Biological material (cells, bacteria, virus, blood, serum): Autoclave before disposal (121 °C, 15 psi, 20 minutes) or place directly into a biohazard bag for licensed incineration. Do not put biologically contaminated tips in general waste or sharps containers — tips are not sharps.
Chemical hazards (toxic, corrosive, reactive reagents): Follow your institution's chemical waste procedure. Neutralise acids or bases if protocol permits before disposal. Never pour chemical waste down the drain without checking local regulations.
Radioactive material: Segregate by isotope and half-life. Short half-life isotopes (e.g. ³²P) may be held for decay-in-storage; long half-life require licensed radioactive waste disposal. Check with your radiation safety officer.

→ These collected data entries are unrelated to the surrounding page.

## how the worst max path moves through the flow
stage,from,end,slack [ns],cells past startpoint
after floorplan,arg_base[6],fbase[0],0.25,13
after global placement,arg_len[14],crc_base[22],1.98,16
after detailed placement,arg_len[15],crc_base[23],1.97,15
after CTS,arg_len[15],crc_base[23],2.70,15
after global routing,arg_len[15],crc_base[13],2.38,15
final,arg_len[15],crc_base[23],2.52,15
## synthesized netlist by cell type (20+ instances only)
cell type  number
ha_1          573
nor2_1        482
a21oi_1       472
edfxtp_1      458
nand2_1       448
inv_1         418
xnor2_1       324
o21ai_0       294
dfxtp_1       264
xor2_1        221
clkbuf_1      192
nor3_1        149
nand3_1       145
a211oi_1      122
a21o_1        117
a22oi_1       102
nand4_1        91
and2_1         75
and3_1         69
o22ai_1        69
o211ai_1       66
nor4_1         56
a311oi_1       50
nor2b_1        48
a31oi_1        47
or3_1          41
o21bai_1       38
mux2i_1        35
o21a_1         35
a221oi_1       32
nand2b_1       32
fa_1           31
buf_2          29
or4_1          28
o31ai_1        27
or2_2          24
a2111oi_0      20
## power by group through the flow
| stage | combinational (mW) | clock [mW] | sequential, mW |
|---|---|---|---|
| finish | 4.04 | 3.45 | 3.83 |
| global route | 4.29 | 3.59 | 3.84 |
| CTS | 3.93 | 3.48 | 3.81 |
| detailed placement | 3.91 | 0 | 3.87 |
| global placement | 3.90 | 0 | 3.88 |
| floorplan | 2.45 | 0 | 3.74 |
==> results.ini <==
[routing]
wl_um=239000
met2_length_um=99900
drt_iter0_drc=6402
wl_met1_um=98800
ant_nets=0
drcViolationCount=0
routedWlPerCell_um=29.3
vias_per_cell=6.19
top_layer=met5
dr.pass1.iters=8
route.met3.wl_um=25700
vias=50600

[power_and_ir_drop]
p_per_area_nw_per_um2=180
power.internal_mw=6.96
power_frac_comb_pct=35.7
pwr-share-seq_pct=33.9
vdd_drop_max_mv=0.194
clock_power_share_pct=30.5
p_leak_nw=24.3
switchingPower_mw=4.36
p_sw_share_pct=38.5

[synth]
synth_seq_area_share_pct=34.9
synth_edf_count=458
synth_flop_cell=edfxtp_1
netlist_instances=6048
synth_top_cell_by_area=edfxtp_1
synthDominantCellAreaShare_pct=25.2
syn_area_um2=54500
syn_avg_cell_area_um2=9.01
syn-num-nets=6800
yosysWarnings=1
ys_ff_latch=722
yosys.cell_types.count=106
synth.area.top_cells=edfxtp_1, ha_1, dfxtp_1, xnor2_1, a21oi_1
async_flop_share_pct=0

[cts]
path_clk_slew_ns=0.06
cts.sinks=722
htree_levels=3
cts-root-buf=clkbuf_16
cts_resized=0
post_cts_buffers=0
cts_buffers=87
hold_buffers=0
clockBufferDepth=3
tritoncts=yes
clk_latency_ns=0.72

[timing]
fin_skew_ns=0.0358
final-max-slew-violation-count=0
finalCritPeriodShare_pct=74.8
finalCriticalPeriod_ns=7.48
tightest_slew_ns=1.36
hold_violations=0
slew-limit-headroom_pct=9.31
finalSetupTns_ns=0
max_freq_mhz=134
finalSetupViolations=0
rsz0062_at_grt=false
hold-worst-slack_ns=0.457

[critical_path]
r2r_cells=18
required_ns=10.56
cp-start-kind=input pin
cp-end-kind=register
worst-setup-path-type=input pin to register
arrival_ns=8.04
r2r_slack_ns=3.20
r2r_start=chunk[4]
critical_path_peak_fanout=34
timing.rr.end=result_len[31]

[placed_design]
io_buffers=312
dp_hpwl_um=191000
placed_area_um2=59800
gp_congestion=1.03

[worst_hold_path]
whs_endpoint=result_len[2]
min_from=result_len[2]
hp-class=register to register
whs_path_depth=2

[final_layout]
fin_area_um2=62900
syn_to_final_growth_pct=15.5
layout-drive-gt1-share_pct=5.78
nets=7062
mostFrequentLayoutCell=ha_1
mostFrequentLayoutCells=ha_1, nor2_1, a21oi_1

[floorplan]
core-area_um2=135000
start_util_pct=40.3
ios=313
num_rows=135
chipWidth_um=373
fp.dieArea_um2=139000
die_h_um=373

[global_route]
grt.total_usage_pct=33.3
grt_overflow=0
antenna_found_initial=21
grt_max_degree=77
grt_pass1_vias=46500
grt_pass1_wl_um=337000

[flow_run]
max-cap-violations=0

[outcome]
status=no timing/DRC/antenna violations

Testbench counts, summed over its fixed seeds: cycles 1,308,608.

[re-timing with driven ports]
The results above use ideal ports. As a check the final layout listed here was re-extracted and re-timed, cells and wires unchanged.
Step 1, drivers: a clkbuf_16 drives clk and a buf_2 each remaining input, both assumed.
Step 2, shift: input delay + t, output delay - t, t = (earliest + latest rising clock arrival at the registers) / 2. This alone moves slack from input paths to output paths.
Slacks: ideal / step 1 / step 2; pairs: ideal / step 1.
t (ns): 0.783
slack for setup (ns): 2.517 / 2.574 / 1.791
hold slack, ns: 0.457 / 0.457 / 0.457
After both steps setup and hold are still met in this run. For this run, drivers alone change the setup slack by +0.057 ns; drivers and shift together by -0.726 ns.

Tip recycling programmes — what is available
Several major pipette tip manufacturers (Eppendorf, Sartorius, Thermo Fisher) offer laboratory plastic recycling programmes. Used tips are collected, decontaminated by the recycler, and the polypropylene reprocessed. Participation typically requires: tips are non-hazardous, no biological or chemical contamination, sorted by polymer type. Box inserts and racks are often accepted separately. Check the specific programme terms — not all accept filter tips.
Reducing tip waste at source
Reload (refill insert) tip systems reduce plastic waste by 50–70 % compared to standard pre-loaded racks — the rack is reused and only the tip insert is replaced. For high-throughput labs this is both the most cost-effective and the most sustainable option. Bulk tips autoclaved in-house in reusable racks follow the same logic.